The
EU’s chief criminal intelligence agency warms that the threat of “online
murder” is set to rise, with cyber criminals increasingly targeting victims
with internet technology.
The
European Police Office (Europol) said governments are ill-equipped to counter
the menace of “injury and possible deaths” spurred by hacking attacks on
critical safety equipment, the UK Independent reported Sunday.
Security
experts called for a paradigm shift in forensic science which would react to
the ‘Internet of Everything’ (IoE) – the dawning era of technological
interconnectedness where increasingly more human activity is mediated through
computer networks.
“The IoE represents a whole new attack vector that
we believe criminals will already be looking for ways to exploit,"
according to the Europol threat "ASSESSMENT"
“The
IoE is inevitable. We must expect a rapidly growing number of devices to be
rendered ‘smart’ and thence to become interconnected. Unfortunately, we feel
that it is equally inevitable that many of these devices will leave
vulnerabilities via which access to networks can be gained by criminals."
DEATH
ONLINE
Citing
a December 2013 report by US security firm IID, the Europol threat assessment
warned of the first murder via "hacked internet-connected device" by
the end of 2014.
The
idea was widely popularized by the US spy drama Homeland, in which terrorists
hacked into the pacemaker of Vice-President Walden, sending him into cardiac
arrest. In the real world, a team of computer security researchers managed to
gain wireless access to a combination heart defibrillator and pacemaker as far
back as 2008.
At
the time, the experiment required more than $30,000 worth of lab equipment and
a sustained effort by a team of specialists from the University of Washington
and the University of Massachusetts to interpret the data gathered from the
implant’s signals, the "NEW YORK TIMES REPORTED"
The
risk, however, did not escape real-life former US Vice-President Dick Cheney,
who admitted in October 2013 he harbored the exact same fear.
“I
was aware of the danger that existed,” Cheney said. “I knew from the experience
we’d had the necessity for adjusting my own device [pacemaker] that it [Homeland]

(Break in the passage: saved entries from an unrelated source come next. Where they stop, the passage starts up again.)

`config.mk`:
```
export PLATFORM = sky130hd
export DESIGN_NAME = lidar_bitstream_writer_flat
export DESIGN_NICKNAME = d
export VERILOG_FILES = /design/src/rtl/lidar_codec_pkg.sv /design/src/rtl/lidar_bitstream_writer_if.sv /design/src/rtl/crc16_word.sv /design/src/rtl/lidar_bitstream_writer.sv /design/src/flat_wrapper.sv
export SDC_FILE = /design/constraint.sdc
export NUM_CORES = 2
export LEC_CHECK = 0
export CAP_MARGIN = 40
export CORE_UTILIZATION = 55
export DETAILED_ROUTE_END_ITERATION = 7
export DONT_BUFFER_PORTS = 1
export MAX_ROUTING_LAYER = met4
export PLACE_DENSITY = 0.69
export SYNTH_ARGS = -nofsm -noshare
export SYNTH_HDL_FRONTEND = slang
export SYNTH_HIERARCHICAL = 1
export SYNTH_SLANG_ARGS = --single-unit
```
`constraint.sdc`:
```
create_clock -name clk -period 5.15 [get_ports clk]
set_input_delay 0.515 -clock clk [delete_from_list [all_inputs] [get_ports clk]]
set_output_delay 0.515 -clock clk [all_outputs]
set_load 0.02 [all_outputs]
```
`src/rtl/lidar_codec_pkg.sv`:
```
// rtl/lidar_codec_pkg.sv - shared LiDAR codec constants, frame layout and writer state type
package lidar_codec_pkg;

    localparam int N_POINTS          = 4;
    localparam int SYMBOLS_PER_POINT = 6;
    localparam int SYMBOL_WIDTH      = 16;
    localparam int FRAME_WIDTH       = 512;
    localparam int PAYLOAD_WIDTH     = N_POINTS * SYMBOLS_PER_POINT * SYMBOL_WIDTH;

    // Frame field offsets
    localparam int PAYLOAD_LSB = 0;
    localparam int COUNT_LSB   = 384;
    localparam int SIZE_LSB    = 400;
    localparam int SIZE_WIDTH  = 10;
    localparam int CRC_LSB     = 496;

    localparam logic [15:0] CRC_POLY   = 16'h1021;
    localparam logic [15:0] CRC_INIT   = 16'hFFFF;
    localparam logic [15:0] MODE_DELTA = 16'h0000;
    localparam logic [15:0] MODE_RAW   = 16'h0001;

    typedef enum logic [2:0] {
        ST_ACCEPT,
        ST_SER,
        ST_PAD,
        ST_HDR,
        ST_OUT
    } writer_state_t;

endpackage

```
`src/rtl/lidar_bitstream_writer_if.sv`:
```
// rtl/lidar_bitstream_writer_if.sv - point input and frame output handshake bundle
interface lidar_bitstream_writer_if;
    import lidar_codec_pkg::*;

    logic                    in_valid;
    logic                    in_ready;
    logic signed [15:0]      in_x;
    logic signed [15:0]      in_y;
    logic signed [15:0]      in_z;
    logic [31:0]             in_attr;
    logic                    flush;
    logic                    out_valid;
    logic                    out_ready;
    logic [FRAME_WIDTH-1:0]  compressed_data;

    // Point source / frame sink side
    modport master (
        output in_valid, in_x, in_y, in_z, in_attr, flush, out_ready,
        input  in_ready, out_valid, compressed_data
    );

    // Writer side
    modport slave (
        input  in_valid, in_x, in_y, in_z, in_attr, flush, out_ready,
        output in_ready, out_valid, compressed_data
    );

endinterface

```
`src/rtl/crc16_word.sv`:
```
// rtl/crc16_word.sv - combinational CRC-16-CCITT update over one 16-bit word, MSB first
module crc16_word
    import lidar_codec_pkg::*;
(
    input  logic [15:0] crc_in,
    input  logic [15:0] data_word,
    output logic [15:0] crc_out
);

    // Shift the word in one bit at a time, most significant bit first
    always_comb begin
        crc_out = crc_in;
        for (int i = 15; i >= 0; i--) begin
            if (crc_out[15] ^ data_word[i]) begin
                crc_out = {crc_out[14:0], 1'b0} ^ CRC_POLY;
            end else begin
                crc_out = {crc_out[14:0], 1'b0};
            end
        end
    end

endmodule

```
`src/rtl/lidar_bitstream_writer.sv`:
```
// rtl/lidar_bitstream_writer.sv - delta-predicts points into symbols and packs 4-point CRC frames
module lidar_bitstream_writer
    import lidar_codec_pkg::*;
(
    input  logic                     clk,
    input  logic                     reset,
    lidar_bitstream_writer_if.slave  bus,
    output logic [15:0]              raw_mode_count
);

    writer_state_t             state;
    logic                      in_ready_q;
    logic                      out_valid_q;
    logic [FRAME_WIDTH-1:0]    frame_q;
    logic [PAYLOAD_WIDTH-1:0]  payload;
    logic [15:0]               crc;
    logic [2:0]                pt_cnt;
    logic [4:0]                widx;
    logic [2:0]                sub;
    logic [95:0]               pt_syms;
    logic [15:0]               prev_x, prev_y, prev_z;
    logic                      flush_pend;

    logic [16:0]               res_x, res_y, res_z;
    logic                      fits;
    logic [95:0]               point_syms;
    logic [15:0]               crc_word;
    logic [15:0]               crc_next;
    logic [15:0]               point_count;
    logic [SIZE_WIDTH-1:0]     data_size;
    logic [FRAME_WIDTH-1:0]    frame_next;

    assign bus.in_ready        = in_ready_q;
    assign bus.out_valid       = out_valid_q;
    assign bus.compressed_data = frame_q;

    assign point_count = {13'b0, pt_cnt};
    assign data_size   = 10'(pt_cnt) * 10'd96;

    // Residuals in 17 bits; a point is sent raw if any residual overflows 16 bits
    always_comb begin
        res_x = {bus.in_x[15], bus.in_x} - {prev_x[15], prev_x};
        res_y = {bus.in_y[15], bus.in_y} - {prev_y[15], prev_y};
        res_z = {bus.in_z[15], bus.in_z} - {prev_z[15], prev_z};
        fits  = (res_x[16] == res_x[15]) && (res_y[16] == res_y[15]) && (res_z[16] == res_z[15]);
        if (fits) begin
            point_syms = {bus.in_attr, res_z[15:0], res_y[15:0], res_x[15:0], MODE_DELTA};
        end else begin
            point_syms = {bus.in_attr, bus.in_z, bus.in_y, bus.in_x, MODE_RAW};
        end
    end

    // Word fed to the CRC this cycle: point symbol, padding zero, or header field
    always_comb begin
        crc_word = 16'h0000;
        case (state)
            ST_SER:  crc_word = pt_syms[{sub, 4'b0000} +: SYMBOL_WIDTH];
            ST_HDR:  crc_word = (sub == 3'd0) ? point_count : {6'b0, data_size};
            default: crc_word = 16'h0000;
        endcase
    end

    crc16_word u_crc (
        .crc_in    (crc),
        .data_word (crc_word),
        .crc_out   (crc_next)
    );

    // Final frame image, captured on the last header cycle
    always_comb begin
        frame_next = '0;
        frame_next[PAYLOAD_LSB +: PAYLOAD_WIDTH] = payload;
        frame_next[COUNT_LSB +: 16]              = point_count;
        frame_next[SIZE_LSB +: SIZE_WIDTH]       = data_size;
        frame_next[CRC_LSB +: 16]                = crc_next;
    end

    // Frame assembly state machine
    always_ff @(posedge clk) begin
        if (reset) begin
            state          <= ST_ACCEPT;
            in_ready_q     <= 1'b0;
            out_valid_q    <= 1'b0;
            frame_q        <= '0;
            payload        <= '0;
            crc            <= CRC_INIT;
            pt_cnt         <= 3'd0;
            widx           <= 5'd0;
            sub            <= 3'd0;
            pt_syms        <= '0;
            prev_x         <= 16'd0;
            prev_y         <= 16'd0;
            prev_z         <= 16'd0;
            flush_pend     <= 1'b0;
            raw_mode_count <= 16'd0;
        end else begin
            case (state)
                ST_ACCEPT: begin
                    in_ready_q <= 1'b1;
                    if (bus.in_valid && in_ready_q) begin
                        pt_syms    <= point_syms;
                        prev_x     <= bus.in_x;
                        prev_y     <= bus.in_y;
                        prev_z     <= bus.in_z;
                        flush_pend <= bus.flush;
                        sub        <= 3'd0;
                        in_ready_q <= 1'b0;
                        state      <= ST_SER;
                        if (!fits && raw_mode_count != 16'hFFFF) begin
                            raw_mode_count <= raw_mode_count + 16'd1;
                        end
                    end else if (bus.flush && pt_cnt != 3'd0) begin
                        in_ready_q <= 1'b0;
                        state      <= ST_PAD;
                    end
                end
                ST_SER: begin
                    payload[{widx, 4'b0000} +: SYMBOL_WIDTH] <= crc_word;
                    crc  <= crc_next;
                    widx <= widx + 5'd1;
                    sub  <= sub + 3'd1;
                    if (sub == 3'(SYMBOLS_PER_POINT - 1)) begin
                        pt_cnt     <= pt_cnt + 3'd1;
                        sub        <= 3'd0;
                        flush_pend <= 1'b0;
                        if (pt_cnt == 3'(N_POINTS - 1)) begin
                            state <= ST_HDR;
                        end else if (flush_pend) begin
                            state <= ST_PAD;
                        end else begin
                            in_ready_q <= 1'b1;
                            state      <= ST_ACCEPT;
                        end
                    end
                end
                ST_PAD: begin
                    crc  <= crc_next;
                    widx <= widx + 5'd1;
                    if (widx == 5'(N_POINTS * SYMBOLS_PER_POINT - 1)) begin
                        sub   <= 3'd0;
                        state <= ST_HDR;
                    end
                end
                ST_HDR: begin
                    crc <= crc_next;
                    sub <= sub + 3'd1;
                    if (sub == 3'd1) begin
                        frame_q     <= frame_next;
                        out_valid_q <= 1'b1;
                        sub         <= 3'd0;
                        state       <= ST_OUT;
                    end
                end
                ST_OUT: begin
                    if (bus.out_ready) begin
                        out_valid_q <= 1'b0;
                        frame_q     <= '0;
                        payload     <= '0;
                        crc         <= CRC_INIT;
                        pt_cnt      <= 3'd0;
                        widx        <= 5'd0;
                        prev_x      <= 16'd0;
                        prev_y      <= 16'd0;
                        prev_z      <= 16'd0;
                        in_ready_q  <= 1'b1;
                        state       <= ST_ACCEPT;
                    end
                end
                default: begin
                    state <= ST_ACCEPT;
                end
            endcase
        end
    end

endmodule

```
`src/flat_wrapper.sv`:
```
// flat-port wrapper written by rule: the top's interface ports become plain ports
module lidar_bitstream_writer_flat import lidar_codec_pkg::*;
  (clk, reset, raw_mode_count, bus_in_valid, bus_in_x, bus_in_y, bus_in_z, bus_in_attr, bus_flush, bus_out_ready, bus_in_ready, bus_out_valid, bus_compressed_data);
  lidar_bitstream_writer_if bus_i ();
  input  logic clk;
  input  logic reset;
  output logic [15:0] raw_mode_count;
  input wire logic [$bits(bus_i.in_valid)-1:0] bus_in_valid;
  input wire logic [$bits(bus_i.in_x)-1:0] bus_in_x;
  input wire logic [$bits(bus_i.in_y)-1:0] bus_in_y;
  input wire logic [$bits(bus_i.in_z)-1:0] bus_in_z;
  input wire logic [$bits(bus_i.in_attr)-1:0] bus_in_attr;
  input wire logic [$bits(bus_i.flush)-1:0] bus_flush;
  input wire logic [$bits(bus_i.out_ready)-1:0] bus_out_ready;
  output wire logic [$bits(bus_i.in_ready)-1:0] bus_in_ready;
  output wire logic [$bits(bus_i.out_valid)-1:0] bus_out_valid;
  output wire logic [$bits(bus_i.compressed_data)-1:0] bus_compressed_data;
  assign bus_i.in_valid = bus_in_valid;
  assign bus_i.in_x = bus_in_x;
  assign bus_i.in_y = bus_in_y;
  assign bus_i.in_z = bus_in_z;
  assign bus_i.in_attr = bus_in_attr;
  assign bus_i.flush = bus_flush;
  assign bus_i.out_ready = bus_out_ready;
  assign bus_in_ready = bus_i.in_ready;
  assign bus_out_valid = bus_i.out_valid;
  assign bus_compressed_data = bus_i.compressed_data;
  lidar_bitstream_writer u_core (.clk(clk), .reset(reset), .bus(bus_i), .raw_mode_count(raw_mode_count));
endmodule
```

was an accurate portrayal.”
In
Cheney’s case, doctors opted to turn off the remote function in Cheney’s
pacemaker back in 2007.
Conspiracy
theories have also surrounded the death of Rolling Stone and Buzzfeed
journalist Michael Hastings, who died in a high-speed car crash on June 18,
2013.
Former
US National Coordinator for Security, Infrastructure Protection, and
Counter-terrorism Richard Clarke said that based on the available information,
the crash was "consistent with a car cyber-attack."
"There
is reason to believe that intelligence agencies for major powers – including
the United States – know how to remotely seize control of a car. So if there
were a cyber-attack on [Hastings'] car – and I'm not saying there was, I think
whoever did it would probably get away with it."
Hastings,
incidentally, was a vociferous critic of the US surveillance state. Just hours
before his death, he sent an email to his colleagues warning of an FBI
investigation and that he needed to "go off the rada[r]" for a bit.
That
same month, the Food and Drug Administration (FDA) pressured the healthcare
industry to seal up vulnerabilities in Internet-connected medical devices like
pacemakers, “which could be hacked to send out lethal jolts of electricity, or
insulin pumps, which can be reprogrammed to administer overdoses,” the IID
report said.
In
another twist seemingly out of Hollywood, 35-year-old New Zealand hacker,
programmer and computer security expert Barnaby Jack died in July 2013, just a
week before he was to give a presentation on hacking heart implants at a
computer security conference. Despite rumblings on the internet, Jack had
already demonstrated this type of “anonymous assassination” by
reverse-engineering a pacemaker transmitter that could deliver deadly electric
shocks, the "DAILY BEAST REPORTED"
Jack
had done extensive research into the potential of exploiting medical devices
including pacemakers and insulin pumps, prompting the FDA to change regulations
regarding wireless medical devices in 2012.
Meanwhile,
the latest cybersecurity threat assessment is the product of the 2015
Europol-INTERPOL cybercrime conference, which concluded at Europol's headquarters
in The Hague on Friday.
The
three-day conference brought together some 230 specialists from law
enforcement, the private sector and academia “to review current trends and new
modus operandi used by organized crime networks.”
The
conference named prevention, information exchange, investigation and capacity
building as the four core elements needed to combat cybercrime.